Gus Gus Arabian Horse

  • Label / Kompakt
  • Catalog /
  • Format /
  • Released / May 2011
  • Style / ,
  • Rating /
    8/101
arabianhorse

Sembrano lontani i tempi di “Forever”, il punto più basso della parabola artistica dei Gus Gus, dopo tre buoni album incisi tra il 1996 e il 2002 (“Polydistortion”, “This Is Normal” e “Attention”). Non gli ultimi arrivati, dunque, e con una loro precisa storia alle spalle, il cui nuovo capitolo cominciato due anni fa con l’accasamento presso la prestigiosa Kompakt e la brillante ripartenza con “24/7” si arricchisce di “Arabian Horse”, settimo album in studio, registrato in un isolato cottage solamente con voce e macchine analogiche nel bel mezzo del nulla islandese.

 

L’inizio di “Selfoss” è un numero di ambient, classico brano d’apertura, tre minuti introduttivi con un’esplosione di suono che rientra e lascia spazio ad una bizzarria tipicamente islandese: un’inedita apertura est-europea palesemente fuori contesto.

Questi sono i Gus Gus, capaci di grandi invenzioni ma di altrettanti scivoloni.
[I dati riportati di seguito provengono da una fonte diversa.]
===== src/rtl/mem_port_arbiter_if.sv =====
// Avalon-MM host/agent bundle. The arbiter takes two slave-side views (fetch host, data host)
// and one master-side view toward the memory agent.
interface mem_port_arbiter_if #(
  parameter int ADDR_W = 32
);
  logic              read;
  logic              write;
  logic [ADDR_W-1:0] address;
  logic [3:0]        byteenable;
  logic [31:0]       writedata;
  logic              waitrequest;
  logic [31:0]       readdata;
  logic              readdatavalid;

  modport master (
    output read, write, address, byteenable, writedata,
    input  waitrequest, readdata, readdatavalid
  );

  modport slave (
    input  read, write, address, byteenable, writedata,
    output waitrequest, readdata, readdatavalid
  );
endinterface


===== src/rtl/mem_port_arbiter.sv =====
// Shares one Avalon-MM memory agent between the instruction-fetch host (read-only) and the
// data host (read/write). One outstanding transfer; data wins ties unless fetch is starved.
module mem_port_arbiter #(
  parameter int STARVE_LIMIT = 4,
  parameter int ADDR_W       = 32
) (
  input  logic               clk,
  input  logic               rst,
  mem_port_arbiter_if.slave  i_bus,
  mem_port_arbiter_if.slave  d_bus,
  mem_port_arbiter_if.master m_bus
);
  localparam int               CNT_W = (STARVE_LIMIT < 1) ? 1 : $clog2(STARVE_LIMIT + 1);
  localparam logic [CNT_W-1:0] LIMIT = CNT_W'(STARVE_LIMIT);

  typedef enum logic [2:0] {IDLE, GRANT_I, GRANT_D, WAIT_I, WAIT_D} state_t;

  typedef struct packed {
    logic              read;
    logic              write;
    logic [ADDR_W-1:0] address;
    logic [3:0]        byteenable;
    logic [31:0]       writedata;
  } req_t;

  state_t           state;
  logic [CNT_W-1:0] starve_cnt;
  req_t             i_req, d_req, m_req;
  logic             d_any, fetch_wins;
  logic             i_wait, d_wait, i_rdv, d_rdv;
  logic [31:0]      i_rdata, d_rdata;
  logic             unused_fetch_wr;

  // The fetch host has no write path; its write strobe and payload are ignored.
  assign unused_fetch_wr = ^{i_bus.write, i_bus.writedata};

  assign d_any      = d_bus.read | d_bus.write;
  assign fetch_wins = i_bus.read && (!d_any || (starve_cnt >= LIMIT));

  always_comb begin
    i_req            = '0;
    i_req.read       = i_bus.read;
    i_req.address    = i_bus.address;
    i_req.byteenable = i_bus.byteenable;

    // A simultaneous read+write from the data host is a write; the read strobe is dropped.
    d_req            = '0;
    d_req.read       = d_bus.read & ~d_bus.write;
    d_req.write      = d_bus.write;
    d_req.address    = d_bus.address;
    d_req.byteenable = d_bus.byteenable;
    d_req.writedata  = d_bus.writedata;
  end

  always_ff @(posedge clk or negedge rst) begin
    if (!rst) begin
      state      <= IDLE;
      starve_cnt <= '0;
    end else begin
      case (state)
        IDLE: begin
          if (!i_bus.read || fetch_wins)
            starve_cnt <= '0;
          else if (starve_cnt != LIMIT)
            starve_cnt <= starve_cnt + 1'b1;
          if (i_bus.read || d_any)
            state <= fetch_wins ? GRANT_I : GRANT_D;
        end
        GRANT_I: begin
          if (!i_bus.read)
            state <= IDLE;
          else if (!m_bus.waitrequest)
            state <= WAIT_I;
        end
        GRANT_D: begin
          if (!d_any)
            state <= IDLE;
          else if (!m_bus.waitrequest)
            state <= d_bus.write ? IDLE : WAIT_D;
        end
        WAIT_I, WAIT_D: begin
          if (m_bus.readdatavalid)
            state <= IDLE;
        end
        default: state <= IDLE;
      endcase
    end
  end

  // Outputs decode from state; only the granted owner sees the memory stall or response.
  always_comb begin
    m_req   = '0;
    i_wait  = 1'b1;
    d_wait  = 1'b1;
    i_rdv   = 1'b0;
    d_rdv   = 1'b0;
    i_rdata = '0;
    d_rdata = '0;
    case (state)
      GRANT_I: begin
        m_req  = i_req;
        i_wait = m_bus.waitrequest;
      end
      GRANT_D: begin
        m_req  = d_req;
        d_wait = m_bus.waitrequest;
      end
      WAIT_I: begin
        i_rdv   = m_bus.readdatavalid;
        i_rdata = m_bus.readdatavalid ? m_bus.readdata : '0;
      end
      WAIT_D: begin
        d_rdv   = m_bus.readdatavalid;
        d_rdata = m_bus.readdatavalid ? m_bus.readdata : '0;
      end
      default: ;
    endcase
  end

  assign m_bus.read       = m_req.read;
  assign m_bus.write      = m_req.write;
  assign m_bus.address    = m_req.address;
  assign m_bus.byteenable = m_req.byteenable;
  assign m_bus.writedata  = m_req.writedata;

  assign i_bus.waitrequest   = i_wait;
  assign i_bus.readdata      = i_rdata;
  assign i_bus.readdatavalid = i_rdv;
  assign d_bus.waitrequest   = d_wait;
  assign d_bus.readdata      = d_rdata;
  assign d_bus.readdatavalid = d_rdv;
endmodule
E’ tuttavia “Be With Me” la vera porta di ingresso dell’album in cui fa la sua comparsa la voce di Daniel Agust, rientrato in formazione in pianta stabile due anni fa, punto di forza della band in grado di fornire, attraverso la sua voce, profondità e calore; vertice imprescindibile nell’equilibrio costituito da Agust, Biggi Veira e President Bongo.

“Deep Inside” arricchisce le sue profondità progressive di altre voci, altro importante punto di forza di questo lavoro: dal contributo di Hogni Elisson al grande ritorno dell’affascinante voce soul di ‘Earth’ Hakonardottir, fondamentale nel suo apporto in “Arabian Horse”, title-track dell’album. 

La parte centrale dell’album rappresenta sicuramente la vetta espressiva, brani come “Over”, “Within You” (notevole, ma procuratevi il remix dubbato tutto echi ad opera del solo Veira, superiore all’originale) e la title-track, pur costruiti con un’enfasi da esibizione live, lasciano il segno.

Il resto tiene, nonostante la caduta di “Magnified Love”, e conduce fino alla preziosa, lenta chiusura di “Benched”, confermando l’impressione che con questo album i tre islandesi abbiano trovato la chiusura del cerchio. In “Arabian Horse” ci sono tutti gli ingredienti principali della musica dei Gus Gus: inclinazione per la melodia pop e slancio progressive verso un glamour e una sensualità tipicamente nordica.

 

I Gus Gus giocano a saltare continuamente al di qua e al di là di quella linea che separa pop di nicchia e mainstream pop riuscendo comunque a fondere entrambi, seppur con la netta prevalenza di quest’ultimo.

Certo, se il pop di alta classifica fosse questo, forse il mondo sarebbe migliore.